Europa intenta frenar la cuarta ola con restricciones y vacunas

En medio de la cuarta ola de la pandemia del coronavirus, los países europeos festejaron unas Pascuas con nuevas restricciones y una ralentización en los planes de vacunación, mientras las tasas de incidencia del virus decrecen en algunos territorios y se vuelven incontrolables en Francia.
Las autoridades sanitarias de Alemania informaron este domingo 12.196 nuevos casos de coronavirus, una reducción con respecto a los datos difundidos tanto este sábado como el pasado domingo, y que se traduce en un ligero descenso de la incidencia acumulada a siete días, que ronda los 127 casos por cada 100.000 habitantes.

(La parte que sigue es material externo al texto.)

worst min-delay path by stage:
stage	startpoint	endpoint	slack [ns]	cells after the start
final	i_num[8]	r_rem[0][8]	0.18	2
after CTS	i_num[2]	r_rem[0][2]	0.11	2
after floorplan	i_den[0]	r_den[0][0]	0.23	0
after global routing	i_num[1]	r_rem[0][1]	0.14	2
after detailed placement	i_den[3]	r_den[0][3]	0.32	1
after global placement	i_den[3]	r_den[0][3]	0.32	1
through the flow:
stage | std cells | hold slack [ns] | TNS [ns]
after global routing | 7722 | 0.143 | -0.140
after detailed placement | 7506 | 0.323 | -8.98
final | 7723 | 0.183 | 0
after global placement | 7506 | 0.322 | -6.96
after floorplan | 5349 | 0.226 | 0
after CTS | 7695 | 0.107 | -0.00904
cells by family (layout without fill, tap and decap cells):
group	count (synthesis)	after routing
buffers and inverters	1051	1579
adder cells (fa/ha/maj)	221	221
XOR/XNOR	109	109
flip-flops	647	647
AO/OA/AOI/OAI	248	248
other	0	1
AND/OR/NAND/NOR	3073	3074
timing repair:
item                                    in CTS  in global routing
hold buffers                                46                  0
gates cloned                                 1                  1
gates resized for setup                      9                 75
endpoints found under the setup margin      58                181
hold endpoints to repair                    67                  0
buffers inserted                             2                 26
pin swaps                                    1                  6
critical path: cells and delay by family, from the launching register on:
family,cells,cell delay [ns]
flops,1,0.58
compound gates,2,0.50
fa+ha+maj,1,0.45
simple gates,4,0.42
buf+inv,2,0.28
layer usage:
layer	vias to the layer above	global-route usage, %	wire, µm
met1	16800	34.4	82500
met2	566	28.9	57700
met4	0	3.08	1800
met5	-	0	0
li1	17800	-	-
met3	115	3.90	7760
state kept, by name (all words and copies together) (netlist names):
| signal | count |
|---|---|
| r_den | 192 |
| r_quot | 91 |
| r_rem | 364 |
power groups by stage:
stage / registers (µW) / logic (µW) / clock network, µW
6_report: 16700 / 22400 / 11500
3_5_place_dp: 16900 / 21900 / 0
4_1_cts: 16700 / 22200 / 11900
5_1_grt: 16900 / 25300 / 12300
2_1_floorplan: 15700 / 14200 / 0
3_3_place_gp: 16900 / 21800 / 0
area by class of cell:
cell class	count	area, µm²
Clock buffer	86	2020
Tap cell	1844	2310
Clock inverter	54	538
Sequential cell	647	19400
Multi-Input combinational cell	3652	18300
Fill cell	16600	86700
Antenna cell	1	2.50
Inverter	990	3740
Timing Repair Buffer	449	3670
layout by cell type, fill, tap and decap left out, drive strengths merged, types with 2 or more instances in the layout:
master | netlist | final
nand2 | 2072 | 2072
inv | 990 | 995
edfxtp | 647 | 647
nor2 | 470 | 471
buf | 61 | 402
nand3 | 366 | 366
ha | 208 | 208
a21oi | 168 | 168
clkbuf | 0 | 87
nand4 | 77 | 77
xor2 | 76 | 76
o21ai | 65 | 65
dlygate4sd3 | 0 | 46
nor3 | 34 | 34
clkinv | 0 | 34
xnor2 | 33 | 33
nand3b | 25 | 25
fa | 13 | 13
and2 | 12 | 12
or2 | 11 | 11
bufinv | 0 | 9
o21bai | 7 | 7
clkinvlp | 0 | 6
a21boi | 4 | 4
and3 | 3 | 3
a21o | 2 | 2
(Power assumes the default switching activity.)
--- src/design/mpq_ram.sv ---
// ----------------------------------------------------------------------------
// mpq_ram: generic simple dual-port RAM
// One write port, one read port, read data registered.
// ----------------------------------------------------------------------------
module mpq_ram #(
  parameter int WIDTH = 32,
  parameter int DEPTH = 16
) (
  input  logic                                   clk,
  input  logic                                   wr_en,
  input  logic [((DEPTH > 1) ? $clog2(DEPTH) : 1)-1:0] wr_addr,
  input  logic [WIDTH-1:0]                       wr_data,
  input  logic                                   rd_en,
  input  logic [((DEPTH > 1) ? $clog2(DEPTH) : 1)-1:0] rd_addr,
  output logic [WIDTH-1:0]                       rd_data
);

  logic [WIDTH-1:0] mem [DEPTH];

  always_ff @(posedge clk) begin
    if (wr_en) begin
      mem[wr_addr] <= wr_data;
    end
    if (rd_en) begin
      rd_data <= mem[rd_addr];
    end
  end

endmodule
### config.mk
export PLATFORM = sky130hd
export DESIGN_NAME = msbr_core
export DESIGN_NICKNAME = d
export VERILOG_FILES = /design/src/rtl/msbr_pkg.sv /design/src/rtl/msbr_core.sv
export SDC_FILE = /design/constraint.sdc
export NUM_CORES = 1
export LEC_CHECK = 0
export ABC_AREA = 1
export BUFFER_PORTS_ARGS = -buffer_cell sky130_fd_sc_hd__buf_2
export CAP_MARGIN = 20
export CORE_ASPECT_RATIO = 0.5
export CORE_MARGIN = 2
export CORE_UTILIZATION = 35
export CTS_BUF_LIST = sky130_fd_sc_hd__clkbuf_2
export DETAILED_ROUTE_END_ITERATION = 10
export PLACE_DENSITY = 0.62
export SLEW_MARGIN = 5
export SYNTH_ARGS = -nofsm -noshare
export SYNTH_HDL_FRONTEND = slang
export SYNTH_SLANG_ARGS = --single-unit
export TNS_END_PERCENT = 50
### constraint.sdc
create_clock -name clk -period 10.35 [get_ports clk]
set_input_delay 2.07 -clock clk [delete_from_list [all_inputs] [get_ports clk]]
set_output_delay 2.07 -clock clk [all_outputs]
set_load 0.02 [all_outputs]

Sin embargo, las autoridades alemanas aclararon que en torno a las vacaciones de Semana Santa suelen realizarse y notificarse menos pruebas.
La cifra total de casos documentados en Alemania desde el comienzo de la pandemia asciende a 2.885.386, en tanto que los fallecimientos derivados de ellos suman 76.963, según la agencia de noticias DPA.
Los servicios religiosos de Pascua se celebraron este domingo en muchas iglesias de Alemania con un número reducido de feligreses, el uso obligatorio de tapabocas y sin cantos comunes debido a las restricciones impuestas para evitar una propagación del coronavirus.
La situación en Países Bajos

Berlín declaró a Países Bajos -ex Holanda- como zona de alto riesgo por sus cifras especialmente elevadas de coronavirus y, por eso, las personas que lleguen desde ese país deberán presentar un test de coronavirus con resultado negativo para poder ingresar.
Países Bajos, que limita con Alemania, se suma así a República Checa, Polonia y Francia como países vecinos de alta incidencia con más de 200 nuevas infecciones por cada 100.000 habitantes en un plazo de siete días (incidencia en siete días).
A partir del martes, con la inclusión de los Países Bajos, 13 de los 26 socios de Alemania en la Unión Europea (UE) fueron declarados como zonas de alto riesgo y 13 total o parcialmente como zonas de riesgo.
Países Bajos, con una población de unos 17 millones de habitantes, se encuentran en confinamiento desde mediados de diciembre y a fines de enero se sumó un toque de queda nocturno.
Sin embargo, pese a estas medidas drásticas, el número de infecciones sigue en aumento y el Gobierno neerlandés ya anunció que por el momento no está previsto un relajamiento de las medidas.
En el último recuento del sábado se contabilizaron allí 7.682 nuevas infecciones, 413 más que el día anterior.